■ Provided data:
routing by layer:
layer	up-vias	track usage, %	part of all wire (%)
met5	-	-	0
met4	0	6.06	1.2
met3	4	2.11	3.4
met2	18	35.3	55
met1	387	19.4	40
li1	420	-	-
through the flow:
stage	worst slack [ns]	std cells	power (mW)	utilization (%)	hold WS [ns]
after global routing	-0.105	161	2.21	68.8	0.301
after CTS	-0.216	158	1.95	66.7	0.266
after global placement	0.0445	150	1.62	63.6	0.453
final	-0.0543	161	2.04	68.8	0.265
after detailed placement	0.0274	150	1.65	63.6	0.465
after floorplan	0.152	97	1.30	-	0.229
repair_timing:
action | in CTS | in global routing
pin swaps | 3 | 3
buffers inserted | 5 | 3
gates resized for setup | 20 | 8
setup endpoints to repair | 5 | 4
**src/rtl/alu_seq.sv**
```systemverilog
// Multi-cycle add/subtract ALU: one CHUNK-bit slice per clock, with a registered ripple carry.
// Optional signed saturation of the result when ALU_SEQ_SAT_EN is defined.
module alu_seq #(
   parameter int W     = 16,
   parameter int CHUNK = 4
) (
   input  logic         clk,
   input  logic         rst_n,
   input  logic         in_valid,
   output logic         in_ready,
   input  logic [W-1:0] x,
   input  logic [W-1:0] y,
   input  logic [1:0]   op,
   output logic         out_valid,
   input  logic         out_ready,
   output logic [W-1:0] z,
   output logic         sign,
   output logic         zero,
   output logic         carry,
   output logic         parity,
   output logic         overflow,
   output logic         carry_flag
);
   localparam int N  = W / CHUNK;
   localparam int KW = (N > 1) ? $clog2(N) : 1;
   localparam logic [KW-1:0] K_LAST = KW'(N - 1);

   typedef enum logic [1:0] {IDLE, RUN, DONE} state_t;

   state_t         state_q, state_d;
   logic [W-1:0]   x_q, x_d, y_q, y_d, acc_q, acc_d, z_q, z_d;
   logic [KW-1:0]  k_q, k_d;
   logic           sub_q, sub_d, c_q, c_d;
   logic           xs_q, xs_d, ys_q, ys_d;
   logic           sign_q, sign_d, zero_q, zero_d, carry_q, carry_d;
   logic           parity_q, parity_d, ovf_q, ovf_d, cf_q, cf_d;

   logic [CHUNK:0] slice_sum;
   logic [W-1:0]   acc_shift, x_shift, y_shift, z_fin, y_in_eff;
   logic           ovf_raw, carry_fin;

   // Operands shift right one slice per cycle; the result shifts in from the top.
   assign slice_sum = {1'b0, x_q[CHUNK-1:0]} + {1'b0, y_q[CHUNK-1:0]} + {{CHUNK{1'b0}}, c_q};

   generate
      if (N == 1) begin : g_single
         assign acc_shift = slice_sum[CHUNK-1:0];
         assign x_shift   = x_q;
         assign y_shift   = y_q;
      end else begin : g_multi
         assign acc_shift = {slice_sum[CHUNK-1:0], acc_q[W-1:CHUNK]};
         assign x_shift   = {{CHUNK{1'b0}}, x_q[W-1:CHUNK]};
         assign y_shift   = {{CHUNK{1'b0}}, y_q[W-1:CHUNK]};
      end
   endgenerate

   // Only meaningful on the last slice cycle, when acc_shift holds the full raw result.
   assign ovf_raw   = (xs_q == ys_q) && (acc_shift[W-1] != xs_q);
   assign carry_fin = slice_sum[CHUNK] ^ sub_q;
   assign y_in_eff  = op[0] ? ~y : y;

`ifdef ALU_SEQ_SAT_EN
   assign z_fin = ovf_raw ? (xs_q ? {1'b1, {(W-1){1'b0}}} : {1'b0, {(W-1){1'b1}}}) : acc_shift;
`else
   assign z_fin = acc_shift;
`endif

   always_ff @(posedge clk or negedge rst_n) begin
      if (!rst_n) begin
         state_q  <= IDLE;
         x_q      <= '0;
         y_q      <= '0;
         acc_q    <= '0;
         z_q      <= '0;
         k_q      <= '0;
         sub_q    <= 1'b0;
         c_q      <= 1'b0;
         xs_q     <= 1'b0;
         ys_q     <= 1'b0;
         sign_q   <= 1'b0;
         zero_q   <= 1'b0;
         carry_q  <= 1'b0;
         parity_q <= 1'b0;
         ovf_q    <= 1'b0;
         cf_q     <= 1'b0;
      end else begin
         state_q  <= state_d;
         x_q      <= x_d;
         y_q      <= y_d;
         acc_q    <= acc_d;
         z_q      <= z_d;
         k_q      <= k_d;
         sub_q    <= sub_d;
         c_q      <= c_d;
         xs_q     <= xs_d;
         ys_q     <= ys_d;
         sign_q   <= sign_d;
         zero_q   <= zero_d;
         carry_q  <= carry_d;
         parity_q <= parity_d;
         ovf_q    <= ovf_d;
         cf_q     <= cf_d;
      end
   end

   always_comb begin
      state_d   = state_q;
      x_d       = x_q;
      y_d       = y_q;
      acc_d     = acc_q;
      z_d       = z_q;
      k_d       = k_q;
      sub_d     = sub_q;
      c_d       = c_q;
      xs_d      = xs_q;
      ys_d      = ys_q;
      sign_d    = sign_q;
      zero_d    = zero_q;
      carry_d   = carry_q;
      parity_d  = parity_q;
      ovf_d     = ovf_q;
      cf_d      = cf_q;
      in_ready  = 1'b0;
      out_valid = 1'b0;
      case (state_q)
         IDLE: begin
            in_ready = 1'b1;
            if (in_valid) begin
               x_d     = x;
               y_d     = y_in_eff;
               xs_d    = x[W-1];
               ys_d    = y_in_eff[W-1];
               sub_d   = op[0];
               // ADD 0, SUB 1, ADC C, SBB ~C
               c_d     = op[1] ? (cf_q ^ op[0]) : op[0];
               k_d     = '0;
               state_d = RUN;
            end
         end
         RUN: begin
            x_d   = x_shift;
            y_d   = y_shift;
            acc_d = acc_shift;
            c_d   = slice_sum[CHUNK];
            k_d   = k_q + KW'(1);
            if (k_q == K_LAST) begin
               z_d      = z_fin;
               sign_d   = z_fin[W-1];
               zero_d   = ~|z_fin;
               parity_d = ~^z_fin;
               ovf_d    = ovf_raw;
               carry_d  = carry_fin;
               cf_d     = carry_fin;
               state_d  = DONE;
            end
         end
         DONE: begin
            out_valid = 1'b1;
            if (out_ready) state_d = IDLE;
         end
         default: state_d = IDLE;
      endcase
   end

   assign z          = z_q;
   assign sign       = sign_q;
   assign zero       = zero_q;
   assign carry      = carry_q;
   assign parity     = parity_q;
   assign overflow   = ovf_q;
   assign carry_flag = cf_q;

endmodule

```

■ Task to carry out: Your task is to repeat every entry exactly.

■ Solution:
routing by layer:
layer	up-vias	track usage, %	part of all wire (%)
met5	-	-	0
met4	0	6.06	1.2
met3	4	2.11	3.4
met2	18	35.3	55
met1	387	19.4	40
li1	420	-	-
through the flow:
stage	worst slack [ns]	std cells	power (mW)	utilization (%)	hold WS [ns]
after global routing	-0.105	161	2.21	68.8	0.301
after CTS	-0.216	158	1.95	66.7	0.266
after global placement	0.0445	150	1.62	63.6	0.453
final	-0.0543	161	2.04	68.8	0.265
after detailed placement	0.0274	150	1.65	63.6	0.465
after floorplan	0.152	97	1.30	-	0.229
repair_timing:
action | in CTS | in global routing
pin swaps | 3 | 3
buffers inserted | 5 | 3
gates resized for setup | 20 | 8
setup endpoints to repair | 5 | 4
**src/rtl/alu_seq.sv**
```systemverilog
// Multi-cycle add/subtract ALU: one CHUNK-bit slice per clock, with a registered ripple carry.
// Optional signed saturation of the result when ALU_SEQ_SAT_EN is defined.
module alu_seq #(
   parameter int W     = 16,
   parameter int CHUNK = 4
) (
   input  logic         clk,
   input  logic         rst_n,
   input  logic         in_valid,
   output logic         in_ready,
   input  logic [W-1:0] x,
   input  logic [W-1:0] y,
   input  logic [1:0]   op,
   output logic         out_valid,
   input  logic         out_ready,
   output logic [W-1:0] z,
   output logic         sign,
   output logic         zero,
   output logic         carry,
   output logic         parity,
   output logic         overflow,
   output logic         carry_flag
);
   localparam int N  = W / CHUNK;
   localparam int KW = (N > 1) ? $clog2(N) : 1;
   localparam logic [KW-1:0] K_LAST = KW'(N - 1);

   typedef enum logic [1:0] {IDLE, RUN, DONE} state_t;

   state_t         state_q, state_d;
   logic [W-1:0]   x_q, x_d, y_q, y_d, acc_q, acc_d, z_q, z_d;
   logic [KW-1:0]  k_q, k_d;
   logic           sub_q, sub_d, c_q, c_d;
   logic           xs_q, xs_d, ys_q, ys_d;
   logic           sign_q, sign_d, zero_q, zero_d, carry_q, carry_d;
   logic           parity_q, parity_d, ovf_q, ovf_d, cf_q, cf_d;

   logic [CHUNK:0] slice_sum;
   logic [W-1:0]   acc_shift, x_shift, y_shift, z_fin, y_in_eff;
   logic           ovf_raw, carry_fin;

   // Operands shift right one slice per cycle; the result shifts in from the top.
   assign slice_sum = {1'b0, x_q[CHUNK-1:0]} + {1'b0, y_q[CHUNK-1:0]} + {{CHUNK{1'b0}}, c_q};

   generate
      if (N == 1) begin : g_single
         assign acc_shift = slice_sum[CHUNK-1:0];
         assign x_shift   = x_q;
         assign y_shift   = y_q;
      end else begin : g_multi
         assign acc_shift = {slice_sum[CHUNK-1:0], acc_q[W-1:CHUNK]};
         assign x_shift   = {{CHUNK{1'b0}}, x_q[W-1:CHUNK]};
         assign y_shift   = {{CHUNK{1'b0}}, y_q[W-1:CHUNK]};
      end
   endgenerate

   // Only meaningful on the last slice cycle, when acc_shift holds the full raw result.
   assign ovf_raw   = (xs_q == ys_q) && (acc_shift[W-1] != xs_q);
   assign carry_fin = slice_sum[CHUNK] ^ sub_q;
   assign y_in_eff  = op[0] ? ~y : y;

`ifdef ALU_SEQ_SAT_EN
   assign z_fin = ovf_raw ? (xs_q ? {1'b1, {(W-1){1'b0}}} : {1'b0, {(W-1){1'b1}}}) : acc_shift;
`else
   assign z_fin = acc_shift;
`endif

   always_ff @(posedge clk or negedge rst_n) begin
      if (!rst_n) begin
         state_q  <= IDLE;
         x_q      <= '0;
         y_q      <= '0;
         acc_q    <= '0;
         z_q      <= '0;
         k_q      <= '0;
         sub_q    <= 1'b0;
         c_q      <= 1'b0;
         xs_q     <= 1'b0;
         ys_q     <= 1'b0;
         sign_q   <= 1'b0;
         zero_q   <= 1'b0;
         carry_q  <= 1'b0;
         parity_q <= 1'b0;
         ovf_q    <= 1'b0;
         cf_q     <= 1'b0;
      end else begin
         state_q  <= state_d;
         x_q      <= x_d;
         y_q      <= y_d;
         acc_q    <= acc_d;
         z_q      <= z_d;
         k_q      <= k_d;
         sub_q    <= sub_d;
         c_q      <= c_d;
         xs_q     <= xs_d;
         ys_q     <= ys_d;
         sign_q   <= sign_d;
         zero_q   <= zero_d;
         carry_q  <= carry_d;
         parity_q <= parity_d;
         ovf_q    <= ovf_d;
         cf_q     <= cf_d;
      end
   end

   always_comb begin
      state_d   = state_q;
      x_d       = x_q;
      y_d       = y_q;
      acc_d     = acc_q;
      z_d       = z_q;
      k_d       = k_q;
      sub_d     = sub_q;
      c_d       = c_q;
      xs_d      = xs_q;
      ys_d      = ys_q;
      sign_d    = sign_q;
      zero_d    = zero_q;
      carry_d   = carry_q;
      parity_d  = parity_q;
      ovf_d     = ovf_q;
      cf_d      = cf_q;
      in_ready  = 1'b0;
      out_valid = 1'b0;
      case (state_q)
         IDLE: begin
            in_ready = 1'b1;
            if (in_valid) begin
               x_d     = x;
               y_d     = y_in_eff;
               xs_d    = x[W-1];
               ys_d    = y_in_eff[W-1];
               sub_d   = op[0];
               // ADD 0, SUB 1, ADC C, SBB ~C
               c_d     = op[1] ? (cf_q ^ op[0]) : op[0];
               k_d     = '0;
               state_d = RUN;
            end
         end
         RUN: begin
            x_d   = x_shift;
            y_d   = y_shift;
            acc_d = acc_shift;
            c_d   = slice_sum[CHUNK];
            k_d   = k_q + KW'(1);
            if (k_q == K_LAST) begin
               z_d      = z_fin;
               sign_d   = z_fin[W-1];
               zero_d   = ~|z_fin;
               parity_d = ~^z_fin;
               ovf_d    = ovf_raw;
               carry_d  = carry_fin;
               cf_d     = carry_fin;
               state_d  = DONE;
            end
         end
         DONE: begin
            out_valid = 1'b1;
            if (out_ready) state_d = IDLE;
         end
         default: state_d = IDLE;
      endcase
   end

   assign z          = z_q;
   assign sign       = sign_q;
   assign zero       = zero_q;
   assign carry      = carry_q;
   assign parity     = parity_q;
   assign overflow   = ovf_q;
   assign carry_flag = cf_q;

endmodule

```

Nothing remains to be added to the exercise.